# Collected data entries
§ §

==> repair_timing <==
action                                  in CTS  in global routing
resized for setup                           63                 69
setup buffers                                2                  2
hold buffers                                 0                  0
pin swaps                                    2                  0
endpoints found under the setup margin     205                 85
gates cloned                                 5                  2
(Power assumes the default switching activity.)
===== src/rtl/conv_pkg.sv =====
// ---------------------------------------------------------------------------
// conv_pkg
// Shared definitions for the pipelined convolution MAC:
//   - default pixel/weight width (taken from `Pixel_DataSize when defined)
//   - output/accumulator width function and channel-counter width function
//   - per-stage control bundle carried alongside the datapath
//   - CONV_TAP macro: slice tap <idx> of width <w> out of a flat tap vector
// ---------------------------------------------------------------------------
`ifndef Pixel_DataSize
`define Pixel_DataSize 8
`endif

`ifndef CONV_TAP
`define CONV_TAP(vec, idx, w) vec[(idx)*(w) +: (w)]
`endif

package conv_pkg;

  localparam int DW_DEF = `Pixel_DataSize;

  // Signed result width: full product, growth of the KN-tap sum, growth of the
  // channel accumulation, plus one bit so no combination of operands overflows.
  function automatic int ow_calc(input int dw, input int kn, input int nch);
    return 2 * dw + $clog2(kn) + $clog2(nch) + 1;
  endfunction

  // Channel counter width; a single-channel build still needs a 1-bit counter.
  function automatic int cnt_w(input int nch);
    return (nch > 1) ? $clog2(nch) : 1;
  endfunction

  // Control travelling with each window through the pipeline.
  typedef struct packed {
    logic v;     // stage holds a real window
    logic last;  // window is the last channel of its group
    logic relu;  // relu_en sampled when the window was accepted
  } stage_ctl_t;

endpackage
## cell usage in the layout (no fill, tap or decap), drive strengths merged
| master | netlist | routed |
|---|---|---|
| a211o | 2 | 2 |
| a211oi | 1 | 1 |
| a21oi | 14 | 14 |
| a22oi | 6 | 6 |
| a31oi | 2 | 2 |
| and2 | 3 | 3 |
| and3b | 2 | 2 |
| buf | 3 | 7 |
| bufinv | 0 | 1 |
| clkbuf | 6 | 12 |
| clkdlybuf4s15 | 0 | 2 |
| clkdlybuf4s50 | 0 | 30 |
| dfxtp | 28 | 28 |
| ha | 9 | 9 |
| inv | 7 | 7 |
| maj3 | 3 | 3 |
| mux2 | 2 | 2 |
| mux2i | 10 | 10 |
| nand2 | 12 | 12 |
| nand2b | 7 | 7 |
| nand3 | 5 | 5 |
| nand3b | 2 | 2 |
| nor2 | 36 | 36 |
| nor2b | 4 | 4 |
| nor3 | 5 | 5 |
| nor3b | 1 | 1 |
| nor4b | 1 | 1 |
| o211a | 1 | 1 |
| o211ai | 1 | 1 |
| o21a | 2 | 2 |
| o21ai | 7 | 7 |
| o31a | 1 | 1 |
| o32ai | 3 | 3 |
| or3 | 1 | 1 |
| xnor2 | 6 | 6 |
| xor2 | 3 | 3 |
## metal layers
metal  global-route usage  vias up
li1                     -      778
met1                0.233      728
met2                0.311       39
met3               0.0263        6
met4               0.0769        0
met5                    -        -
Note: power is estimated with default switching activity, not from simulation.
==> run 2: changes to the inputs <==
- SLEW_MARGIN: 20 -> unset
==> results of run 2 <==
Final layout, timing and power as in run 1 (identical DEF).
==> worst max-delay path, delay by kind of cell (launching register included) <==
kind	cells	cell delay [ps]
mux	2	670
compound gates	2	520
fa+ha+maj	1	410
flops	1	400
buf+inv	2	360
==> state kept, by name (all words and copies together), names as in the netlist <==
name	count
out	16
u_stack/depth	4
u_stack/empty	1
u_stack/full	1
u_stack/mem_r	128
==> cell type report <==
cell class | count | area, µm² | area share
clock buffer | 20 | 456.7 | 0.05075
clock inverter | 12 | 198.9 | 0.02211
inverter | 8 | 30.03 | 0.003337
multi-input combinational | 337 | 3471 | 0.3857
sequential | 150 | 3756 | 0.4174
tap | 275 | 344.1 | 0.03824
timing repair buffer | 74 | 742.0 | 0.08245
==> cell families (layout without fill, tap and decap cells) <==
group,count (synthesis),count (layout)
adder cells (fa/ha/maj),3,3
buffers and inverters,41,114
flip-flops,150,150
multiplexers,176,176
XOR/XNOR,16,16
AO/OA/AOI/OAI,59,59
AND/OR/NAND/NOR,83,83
$ cat src/rtl/bin_pkg.sv
// Shared definitions for the binarising frame controller: FSM encoding,
// gray-conversion coefficients and the reset threshold.
package bin_pkg;

    typedef enum logic [1:0] {
        ST_IDLE = 2'd0,
        ST_RUN  = 2'd1,
        ST_CALC = 2'd2,
        ST_DONE = 2'd3
    } state_t;

    localparam int GRAY_CR  = 30;
    localparam int GRAY_CG  = 59;
    localparam int GRAY_CB  = 11;
    localparam int GRAY_RND = 50;
    localparam int GRAY_DIV = 100;

    localparam int DEF_THRESH_INIT = 50;

endpackage

$ cat src/rtl/rgb2gray.sv
// Combinational luma approximation: (30R + 59G + 11B + 50) / 100, 8-bit result.
module rgb2gray
    import bin_pkg::*;
(
    input  logic [23:0] pix_rgb,
    output logic [7:0]  gray
);

    logic [15:0] wsum;

    // 16-bit intermediate: worst case 100*255 + 50 = 25550
    always_comb begin
        wsum = 16'(GRAY_CR) * {8'd0, pix_rgb[23:16]}
             + 16'(GRAY_CG) * {8'd0, pix_rgb[15:8]}
             + 16'(GRAY_CB) * {8'd0, pix_rgb[7:0]}
             + 16'(GRAY_RND);
        gray = 8'(wsum / 16'(GRAY_DIV));
    end

endmodule

$ cat src/rtl/bin_frame_ctrl.sv
// Frame binariser: thresholds an RGB pixel stream into a 1-bit stream and can
// derive the next frame's threshold from this frame's mean gray level.
module bin_frame_ctrl
    import bin_pkg::*;
#(
    parameter int H_ACT      = 640,
    parameter int V_ACT      = 480,
    parameter int DEF_THRESH = DEF_THRESH_INIT
) (
    input  logic        clk,
    input  logic        rst_n,
    input  logic        start,
    input  logic        cfg_auto,
    input  logic [7:0]  cfg_thresh,
    input  logic        pix_valid,
    output logic        pix_ready,
    input  logic [23:0] pix_rgb,
    output logic        bin_valid,
    input  logic        bin_ready,
    output logic        bin_data,
    output logic        bin_eol,
    output logic        bin_eof,
    output logic        busy,
    output logic        done,
    output logic [7:0]  thresh_cur
);

    localparam int NPIX = H_ACT * V_ACT;
    localparam int SW   = $clog2(NPIX * 255 + 1);
    localparam int DW   = $clog2(NPIX + 1);
    localparam int CW   = (H_ACT > 1) ? $clog2(H_ACT) : 1;
    localparam int RW   = (V_ACT > 1) ? $clog2(V_ACT) : 1;
    localparam int QCW  = $clog2(SW + 1);

    state_t          state_q;
    logic [CW-1:0]   col_q;
    logic [RW-1:0]   row_q;
    logic            all_acc_q;
    logic [SW-1:0]   sum_q;
    logic            bin_valid_q, bin_data_q, bin_eol_q, bin_eof_q;
    logic [7:0]      thresh_q;
    logic [DW-1:0]   rem_q;
    logic [SW-1:0]   quo_q;
    logic [QCW-1:0]  step_q;

    logic [7:0]      gray;
    logic            accept, out_xfer, last_col, last_row;
    logic [DW:0]     rem_sh;
    logic [DW-1:0]   rem_d;
    logic [SW-1:0]   quo_d;
    logic [7:0]      mean_d;

    rgb2gray u_gray (
        .pix_rgb (pix_rgb),
        .gray    (gray)
    );

    assign pix_ready  = (state_q == ST_RUN) && !all_acc_q && (!bin_valid_q || bin_ready);
    assign accept     = pix_valid && pix_ready;
    assign out_xfer   = bin_valid_q && bin_ready;
    assign last_col   = (col_q == CW'(H_ACT - 1));
    assign last_row   = (row_q == RW'(V_ACT - 1));

    assign bin_valid  = bin_valid_q;
    assign bin_data   = bin_data_q;
    assign bin_eol    = bin_eol_q;
    assign bin_eof    = bin_eof_q;
    assign thresh_cur = thresh_q;
    assign busy       = (state_q != ST_IDLE);
    assign done       = (state_q == ST_DONE);

    // One restoring-division step: dividend bits shift out of quo_q's MSB
    // while quotient bits shift in at its LSB.
    always_comb begin
        rem_sh = {rem_q, quo_q[SW-1]};
        rem_d  = rem_sh[DW-1:0];
        quo_d  = {quo_q[SW-2:0], 1'b0};
        if (rem_sh >= (DW+1)'(NPIX)) begin
            rem_d    = DW'(rem_sh - (DW+1)'(NPIX));
            quo_d[0] = 1'b1;
        end
        mean_d = (quo_d > SW'(255)) ? 8'hFF : quo_d[7:0];
    end

    always_ff @(posedge clk or negedge rst_n) begin
        if (!rst_n) begin
            state_q     <= ST_IDLE;
            col_q       <= '0;
            row_q       <= '0;
            all_acc_q   <= 1'b0;
            sum_q       <= '0;
            bin_valid_q <= 1'b0;
            bin_data_q  <= 1'b0;
            bin_eol_q   <= 1'b0;
            bin_eof_q   <= 1'b0;
            thresh_q    <= 8'(DEF_THRESH);
            rem_q       <= '0;
            quo_q       <= '0;
            step_q      <= '0;
        end else begin
            case (state_q)
                ST_IDLE: begin
                    if (start) begin
                        state_q   <= ST_RUN;
                        col_q     <= '0;
                        row_q     <= '0;
                        all_acc_q <= 1'b0;
                        sum_q     <= '0;
                        if (!cfg_auto) thresh_q <= cfg_thresh;
                    end
                end
                ST_RUN: begin
                    if (accept) begin
                        bin_valid_q <= 1'b1;
                        bin_data_q  <= (gray >= thresh_q);
                        bin_eol_q   <= last_col;
                        bin_eof_q   <= last_col && last_row;
                        sum_q       <= sum_q + SW'(gray);
                        if (last_col) begin
                            col_q <= '0;
                            row_q <= last_row ? '0 : row_q + RW'(1);
                            if (last_row) all_acc_q <= 1'b1;
                        end else begin
                            col_q <= col_q + CW'(1);
                        end
                    end else if (out_xfer) begin
                        bin_valid_q <= 1'b0;
                    end
                    if (out_xfer && bin_eof_q) begin
                        if (cfg_auto) begin
                            state_q <= ST_CALC;
                            quo_q   <= sum_q;
                            rem_q   <= '0;
                            step_q  <= '0;
                        end else begin
                            state_q <= ST_DONE;
                        end
                    end
                end
                ST_CALC: begin
                    rem_q  <= rem_d;
                    quo_q  <= quo_d;
                    step_q <= step_q + QCW'(1);
                    if (step_q == QCW'(SW - 1)) begin
                        thresh_q <= mean_d;
                        state_q  <= ST_DONE;
                    end
                end
                ST_DONE: state_q <= ST_IDLE;
                default: state_q <= ST_IDLE;
            endcase
        end
    end

endmodule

§ §

# Required work
Return, unchanged, the run of lines above that opens with the line containing "timing repair buffer | 74 | 742.0 | 0.08245" and closes with the line containing "AO/OA/AOI/OAI,59,59". Include both.

# Result of the exercise
timing repair buffer | 74 | 742.0 | 0.08245
==> cell families (layout without fill, tap and decap cells) <==
group,count (synthesis),count (layout)
adder cells (fa/ha/maj),3,3
buffers and inverters,41,114
flip-flops,150,150
multiplexers,176,176
XOR/XNOR,16,16
AO/OA/AOI/OAI,59,59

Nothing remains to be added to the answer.